After preprocessing stage, the features should be extracted from the text. The features are the units that supports for the classifying task, and bigrams are the features in this task of messages classification. The bigrams or the features are extracted from the preprocessed text. Initially, the unigrams are acquired, and then those unigrams are used to obtain the unigrams in each corpus (‘ham’ and ‘spam’).
There are certain words in a language (here English) which are necessary for a sentence or a sequence of words although they do not contribute to the meaning of a considered phrase. The Natural Language Toolkit (NLTK) library in Python provides common stop words for some languages.
Instead of removing stop words in the preprocessing step, it is done after extracting features from the corpus in order to avoid the absence the bigrams with one stop words ( ('use', 'your'), ('to', 'win') ) when acquiring the features since they have an impact on the final outcome of the application. The stop words can be ignored in this keyword-oriented Information Retrieval because the effect of it on retrieval accuracy.
The frequency distribution is used to obtain the frequency of occurrence of each vocabulary items in a certain text.
The model for classifying a given message as ‘ham’ or ‘spam’ has been approached by calculating bigram probabilities within each corpus. Initially, the given message should be preprocessed in order to progress with classification including punctuation removing, changing all characters to lowercase, tokenizing and lemmatizing. Then the bigrams are extracted from the preprocessed text for finally calculating the probability of the text to be in each corpus ‘ham’ or ‘spam’.
Smoothing algorithms are occupied in order to mitigate the zero probability issue in language modeling applications.
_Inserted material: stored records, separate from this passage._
===== src/flat_wrapper.sv =====
// flat-port wrapper written by rule: the top's interface ports become plain ports
module hazard_unit_flat 
#(
    parameter int FLUSH_CYCLES = 1,
    parameter int CNT_W        = 16
)
  (clk, rst_n, hif_rn_id, hif_rm_id, hif_rd_id, hif_use_rn, hif_use_rm, hif_use_rd, hif_rd_ex, hif_rd_mem, hif_rd_wb, hif_rf_ex, hif_rf_mem, hif_rf_wb, hif_load_ex, hif_branch_taken, hif_mem_busy, hif_clr_stats, hif_nop_sel, hif_pc_le, hif_ifid_le, hif_pipe_le, hif_ifid_clr, hif_fwd_a, hif_fwd_b, hif_fwd_c, hif_stall_cnt, hif_flush_cnt);
  hazard_unit_if #(.CNT_W(CNT_W)) hif_i ();
  input  logic clk;
  input  logic rst_n;
  input wire logic [$bits(hif_i.rn_id)-1:0] hif_rn_id;
  input wire logic [$bits(hif_i.rm_id)-1:0] hif_rm_id;
  input wire logic [$bits(hif_i.rd_id)-1:0] hif_rd_id;
  input wire logic [$bits(hif_i.use_rn)-1:0] hif_use_rn;
  input wire logic [$bits(hif_i.use_rm)-1:0] hif_use_rm;
  input wire logic [$bits(hif_i.use_rd)-1:0] hif_use_rd;
  input wire logic [$bits(hif_i.rd_ex)-1:0] hif_rd_ex;
  input wire logic [$bits(hif_i.rd_mem)-1:0] hif_rd_mem;
  input wire logic [$bits(hif_i.rd_wb)-1:0] hif_rd_wb;
  input wire logic [$bits(hif_i.rf_ex)-1:0] hif_rf_ex;
  input wire logic [$bits(hif_i.rf_mem)-1:0] hif_rf_mem;
  input wire logic [$bits(hif_i.rf_wb)-1:0] hif_rf_wb;
  input wire logic [$bits(hif_i.load_ex)-1:0] hif_load_ex;
  input wire logic [$bits(hif_i.branch_taken)-1:0] hif_branch_taken;
  input wire logic [$bits(hif_i.mem_busy)-1:0] hif_mem_busy;
  input wire logic [$bits(hif_i.clr_stats)-1:0] hif_clr_stats;
  output wire logic [$bits(hif_i.nop_sel)-1:0] hif_nop_sel;
  output wire logic [$bits(hif_i.pc_le)-1:0] hif_pc_le;
  output wire logic [$bits(hif_i.ifid_le)-1:0] hif_ifid_le;
  output wire logic [$bits(hif_i.pipe_le)-1:0] hif_pipe_le;
  output wire logic [$bits(hif_i.ifid_clr)-1:0] hif_ifid_clr;
  output wire logic [$bits(hif_i.fwd_a)-1:0] hif_fwd_a;
  output wire logic [$bits(hif_i.fwd_b)-1:0] hif_fwd_b;
  output wire logic [$bits(hif_i.fwd_c)-1:0] hif_fwd_c;
  output wire logic [$bits(hif_i.stall_cnt)-1:0] hif_stall_cnt;
  output wire logic [$bits(hif_i.flush_cnt)-1:0] hif_flush_cnt;
  assign hif_i.rn_id = hif_rn_id;
  assign hif_i.rm_id = hif_rm_id;
  assign hif_i.rd_id = hif_rd_id;
  assign hif_i.use_rn = hif_use_rn;
  assign hif_i.use_rm = hif_use_rm;
  assign hif_i.use_rd = hif_use_rd;
  assign hif_i.rd_ex = hif_rd_ex;
  assign hif_i.rd_mem = hif_rd_mem;
  assign hif_i.rd_wb = hif_rd_wb;
  assign hif_i.rf_ex = hif_rf_ex;
  assign hif_i.rf_mem = hif_rf_mem;
  assign hif_i.rf_wb = hif_rf_wb;
  assign hif_i.load_ex = hif_load_ex;
  assign hif_i.branch_taken = hif_branch_taken;
  assign hif_i.mem_busy = hif_mem_busy;
  assign hif_i.clr_stats = hif_clr_stats;
  assign hif_nop_sel = hif_i.nop_sel;
  assign hif_pc_le = hif_i.pc_le;
  assign hif_ifid_le = hif_i.ifid_le;
  assign hif_pipe_le = hif_i.pipe_le;
  assign hif_ifid_clr = hif_i.ifid_clr;
  assign hif_fwd_a = hif_i.fwd_a;
  assign hif_fwd_b = hif_i.fwd_b;
  assign hif_fwd_c = hif_i.fwd_c;
  assign hif_stall_cnt = hif_i.stall_cnt;
  assign hif_flush_cnt = hif_i.flush_cnt;
  hazard_unit #(.FLUSH_CYCLES(FLUSH_CYCLES), .CNT_W(CNT_W)) u_core (.clk(clk), .rst_n(rst_n), .hif(hif_i));
endmodule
Here, Laplace (Add-1) Smoothing techniques has been used which overcomes the issue of zero probability by pretending the non-existent bigrams have been seen once before.
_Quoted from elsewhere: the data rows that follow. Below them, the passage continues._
`src/rtl/iic_reg_seq.sv`:
```
// ============================================================================
// Module      : iic_reg_seq
// Description : Register read/write sequencer driving an I2C byte-command master.
//               Optional IIC_SEQ_REG16_EN macro adds a high register-address byte.
// Revision    : 1.0 - initial release
// ============================================================================
`default_nettype none

module iic_reg_seq #(
  parameter int TIMEOUT_CNT = 1000000
) (
  input  logic       i_SysClock,
  input  logic       i_Reset,
  input  logic       i_ReqValid,
  output logic       o_ReqReady,
  input  logic       i_ReqRead,
  input  logic [6:0] i_DevAddr,
  input  logic [15:0] i_RegAddr,
  input  logic [7:0] i_WrData,
  output logic       o_RspValid,
  output logic [7:0] o_RspData,
  output logic       o_RspNack,
  output logic       o_RspTimeout,
  output logic       o_MstCmdValid,
  output logic [3:0] o_MstCmd,
  output logic [7:0] o_MstTxByte,
  output logic       o_MstSetAck,
  input  logic       i_MstDone,
  input  logic [7:0] i_MstRxByte,
  input  logic       i_MstGetAck
);

  localparam int CNT_W = (TIMEOUT_CNT < 2) ? 1 : $clog2(TIMEOUT_CNT + 1);
  localparam logic [CNT_W-1:0] c_Limit = CNT_W'(TIMEOUT_CNT);

  typedef enum logic [2:0] {
    PH_IDLE, PH_ISSUE, PH_PULSE, PH_SKIP, PH_WAIT, PH_RSP
  } phase_t;

  typedef enum logic [3:0] {
    ST_START, ST_DEVW, ST_REGH, ST_REGL, ST_WDATA,
    ST_PRESTART, ST_START2, ST_DEVR, ST_RDATA, ST_STOP
  } step_t;

  phase_t r_Phase, w_NextPhase;
  step_t  r_Step, w_NextStep, w_SeqNext;

  logic       r_Read;
  logic [6:0] r_DevAddr;
`ifdef IIC_SEQ_REG16_EN
  logic [15:0] r_RegAddr;
`else
  logic [7:0]  r_RegAddr;
`endif
  logic [7:0] r_WrData;
  logic       r_NackFlag;
  logic [7:0] r_RdByte;
  logic [CNT_W-1:0] r_WdCnt;

  logic       w_Issue, w_SetNack, w_CaptureRd, w_TimeoutHit, w_Timeout, w_IsWrByte;
  logic [3:0] w_StepCmd;
  logic [7:0] w_StepTx;
  logic       w_StepSetAck;
  logic       w_unusedRegHigh;

  assign w_unusedRegHigh = ^i_RegAddr[15:8];
  assign o_ReqReady = (r_Phase == PH_IDLE);
  assign w_Timeout  = (TIMEOUT_CNT != 0) && (r_WdCnt == c_Limit);

  // Command encoding and successor of each step in the nominal sequence.
  always_comb begin
    w_StepCmd    = 4'd0;
    w_StepTx     = 8'h00;
    w_StepSetAck = 1'b0;
    w_IsWrByte   = 1'b0;
    w_SeqNext    = ST_STOP;
    case (r_Step)
      ST_START:    begin w_StepCmd = 4'd1; w_SeqNext = ST_DEVW; end
      ST_DEVW: begin
        w_StepCmd = 4'd2; w_StepTx = {r_DevAddr, 1'b0}; w_IsWrByte = 1'b1;
`ifdef IIC_SEQ_REG16_EN
        w_SeqNext = ST_REGH;
`else
        w_SeqNext = ST_REGL;
`endif
      end
`ifdef IIC_SEQ_REG16_EN
      ST_REGH: begin
        w_StepCmd = 4'd2; w_StepTx = r_RegAddr[15:8]; w_IsWrByte = 1'b1; w_SeqNext = ST_REGL;
      end
`endif
      ST_REGL: begin
        w_StepCmd = 4'd2; w_StepTx = r_RegAddr[7:0]; w_IsWrByte = 1'b1;
        w_SeqNext = r_Read ? ST_PRESTART : ST_WDATA;
      end
      ST_WDATA:    begin w_StepCmd = 4'd2; w_StepTx = r_WrData; w_IsWrByte = 1'b1; w_SeqNext = ST_STOP; end
      ST_PRESTART: begin w_StepCmd = 4'd5; w_SeqNext = ST_START2; end
      ST_START2:   begin w_StepCmd = 4'd1; w_SeqNext = ST_DEVR; end
      ST_DEVR: begin
        w_StepCmd = 4'd2; w_StepTx = {r_DevAddr, 1'b1}; w_IsWrByte = 1'b1; w_SeqNext = ST_RDATA;
      end
      ST_RDATA:    begin w_StepCmd = 4'd3; w_StepSetAck = 1'b1; w_SeqNext = ST_STOP; end
      ST_STOP:     begin w_StepCmd = 4'd4; w_SeqNext = ST_STOP; end
      default:     begin w_StepCmd = 4'd4; w_SeqNext = ST_STOP; end
    endcase
  end

  always_comb begin
    w_NextPhase  = r_Phase;
    w_NextStep   = r_Step;
    w_Issue      = 1'b0;
    w_SetNack    = 1'b0;
    w_CaptureRd  = 1'b0;
    w_TimeoutHit = 1'b0;
    case (r_Phase)
      PH_IDLE: if (i_ReqValid) begin
        w_NextPhase = PH_ISSUE;
        w_NextStep  = ST_START;
      end
      PH_ISSUE: if (i_MstDone) begin
        w_Issue     = 1'b1;
        w_NextPhase = PH_PULSE;
      end
      PH_PULSE: w_NextPhase = PH_SKIP;
      // Master Done is still high in this cycle from before the command.
      PH_SKIP:  w_NextPhase = PH_WAIT;
      PH_WAIT: begin
        if (i_MstDone) begin
          if (r_Step == ST_STOP) begin
            w_NextPhase = PH_RSP;
          end else if (w_IsWrByte && i_MstGetAck) begin
            w_SetNack   = 1'b1;
            w_NextStep  = ST_STOP;
            w_NextPhase = PH_ISSUE;
          end else begin
            w_CaptureRd = (r_Step == ST_RDATA);
            w_NextStep  = w_SeqNext;
            w_NextPhase = PH_ISSUE;
          end
        end else if (w_Timeout) begin
          w_TimeoutHit = 1'b1;
          w_NextPhase  = PH_RSP;
        end
      end
      PH_RSP:  w_NextPhase = PH_IDLE;
      default: w_NextPhase = PH_IDLE;
    endcase
  end

  always_ff @(posedge i_SysClock) begin
    if (i_Reset) begin
      r_Phase       <= PH_IDLE;
      r_Step        <= ST_START;
      r_Read        <= 1'b0;
      r_DevAddr     <= '0;
      r_RegAddr     <= '0;
      r_WrData      <= '0;
      r_NackFlag    <= 1'b0;
      r_RdByte      <= '0;
      r_WdCnt       <= '0;
      o_MstCmdValid <= 1'b0;
      o_MstCmd      <= 4'd0;
      o_MstTxByte   <= 8'h00;
      o_MstSetAck   <= 1'b0;
      o_RspValid    <= 1'b0;
      o_RspData     <= 8'h00;
      o_RspNack     <= 1'b0;
      o_RspTimeout  <= 1'b0;
    end else begin
      r_Phase <= w_NextPhase;
      r_Step  <= w_NextStep;
      if (r_Phase == PH_IDLE && i_ReqValid) begin
        r_Read     <= i_ReqRead;
        r_DevAddr  <= i_DevAddr;
`ifdef IIC_SEQ_REG16_EN
        r_RegAddr  <= i_RegAddr;
`else
        r_RegAddr  <= i_RegAddr[7:0];
`endif
        r_WrData   <= i_WrData;
        r_NackFlag <= 1'b0;
        r_RdByte   <= 8'h00;
      end
      o_MstCmdValid <= w_Issue;
      if (w_Issue) begin
        o_MstCmd    <= w_StepCmd;
        o_MstTxByte <= w_StepTx;
        o_MstSetAck <= w_StepSetAck;
        r_WdCnt     <= '0;
      end else if ((r_Phase == PH_SKIP || r_Phase == PH_WAIT) && r_WdCnt < c_Limit) begin
        r_WdCnt <= r_WdCnt + 1'b1;
      end
      if (w_SetNack)   r_NackFlag <= 1'b1;
      if (w_CaptureRd) r_RdByte   <= i_MstRxByte;
      o_RspValid <= (w_NextPhase == PH_RSP);
      if (w_NextPhase == PH_RSP) begin
        o_RspTimeout <= w_TimeoutHit;
        o_RspNack    <= r_NackFlag & ~w_TimeoutHit;
        o_RspData    <= (w_TimeoutHit || r_NackFlag) ? 8'h00 : r_RdByte;
      end
    end
  end

endmodule

`default_nettype wire

```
Then the message is assigned ‘ham’ if the probability calculated with ‘ham’ corpus is greater than ‘spam’ corpus probability or ‘spam’ if not.
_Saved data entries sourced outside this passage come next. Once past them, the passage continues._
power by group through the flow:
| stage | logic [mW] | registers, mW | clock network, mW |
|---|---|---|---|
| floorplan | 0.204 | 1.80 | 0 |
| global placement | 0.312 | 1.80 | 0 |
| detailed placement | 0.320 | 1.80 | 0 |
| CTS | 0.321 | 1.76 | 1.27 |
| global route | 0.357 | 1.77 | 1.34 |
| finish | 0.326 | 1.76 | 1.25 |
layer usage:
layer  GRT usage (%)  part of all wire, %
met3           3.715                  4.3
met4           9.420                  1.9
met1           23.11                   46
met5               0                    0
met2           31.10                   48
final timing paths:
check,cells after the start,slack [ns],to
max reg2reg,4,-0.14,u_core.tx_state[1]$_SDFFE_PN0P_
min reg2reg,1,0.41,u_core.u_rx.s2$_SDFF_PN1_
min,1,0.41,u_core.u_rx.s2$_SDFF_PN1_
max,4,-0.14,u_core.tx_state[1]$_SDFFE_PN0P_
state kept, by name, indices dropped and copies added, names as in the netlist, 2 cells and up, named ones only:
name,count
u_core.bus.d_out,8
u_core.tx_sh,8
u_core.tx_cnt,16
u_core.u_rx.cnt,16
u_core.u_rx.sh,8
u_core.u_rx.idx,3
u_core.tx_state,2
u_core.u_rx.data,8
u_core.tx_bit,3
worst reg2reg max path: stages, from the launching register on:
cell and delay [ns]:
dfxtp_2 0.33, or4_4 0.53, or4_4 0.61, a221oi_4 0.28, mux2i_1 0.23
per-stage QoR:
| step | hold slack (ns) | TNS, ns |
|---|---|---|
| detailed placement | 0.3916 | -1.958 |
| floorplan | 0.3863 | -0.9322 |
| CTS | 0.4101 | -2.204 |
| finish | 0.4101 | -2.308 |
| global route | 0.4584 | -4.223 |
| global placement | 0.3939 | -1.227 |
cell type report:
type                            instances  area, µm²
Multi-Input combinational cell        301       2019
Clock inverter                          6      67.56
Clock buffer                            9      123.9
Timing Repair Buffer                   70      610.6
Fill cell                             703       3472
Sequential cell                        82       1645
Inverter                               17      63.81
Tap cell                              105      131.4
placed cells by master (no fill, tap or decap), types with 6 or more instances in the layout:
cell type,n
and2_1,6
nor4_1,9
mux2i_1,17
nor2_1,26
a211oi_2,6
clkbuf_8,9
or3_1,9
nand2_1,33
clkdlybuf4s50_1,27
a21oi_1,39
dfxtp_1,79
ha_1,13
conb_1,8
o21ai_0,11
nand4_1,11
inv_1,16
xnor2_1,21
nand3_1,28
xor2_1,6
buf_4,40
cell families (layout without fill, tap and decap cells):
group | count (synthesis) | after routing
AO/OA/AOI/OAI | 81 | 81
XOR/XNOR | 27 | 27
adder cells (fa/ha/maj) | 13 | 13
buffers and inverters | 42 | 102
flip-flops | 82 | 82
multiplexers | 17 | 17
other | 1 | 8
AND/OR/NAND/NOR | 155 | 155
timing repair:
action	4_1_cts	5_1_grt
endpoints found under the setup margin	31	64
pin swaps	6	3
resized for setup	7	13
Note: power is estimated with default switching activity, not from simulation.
A message being ‘ham’ or ‘spam’ depends only upon its text within the message.
There is no effect on changing all words into lowercase.
Analyze other details of the message to improve the result of the task: ISP (Internet Service Provider) path, sender/ receiver address, attached files to the message and the heading of the message. Occupy regular expressions and pattern matching to identify text stylings and word misspellings. Consider punctuation and special symbols because their frequency is higher in ‘spam’ messages. Consider grammatical errors and strange abbreviations (fre*e) within text. Usage of other efficient smoothing techniques such as Interpolation, Back-off, Good-Turing Discounting instead of Laplace Smoothing to enhance the performance and the accuracy of final retrieval.
Unigram and trigram models are also can be tested for the given data sample in order to find the most suitable technique to receive a highest accuracy. Furthermore, trigram model can be appropriate when having fixed order of words (subject – verb - object) within the language.
Remove fixed order condition for N-gram in order to have more possible combinations of words within the given text.
Use a Machine Learning classifier such as Support Vector Machine, Naïve Bayes along with advanced text preprocessing tools including Count Vectorizer, Term Frequency – Inverse Document to train the classifier.
Employ the concept of data sparsity and reserve certain portion of corpus for testing purpose of trained model.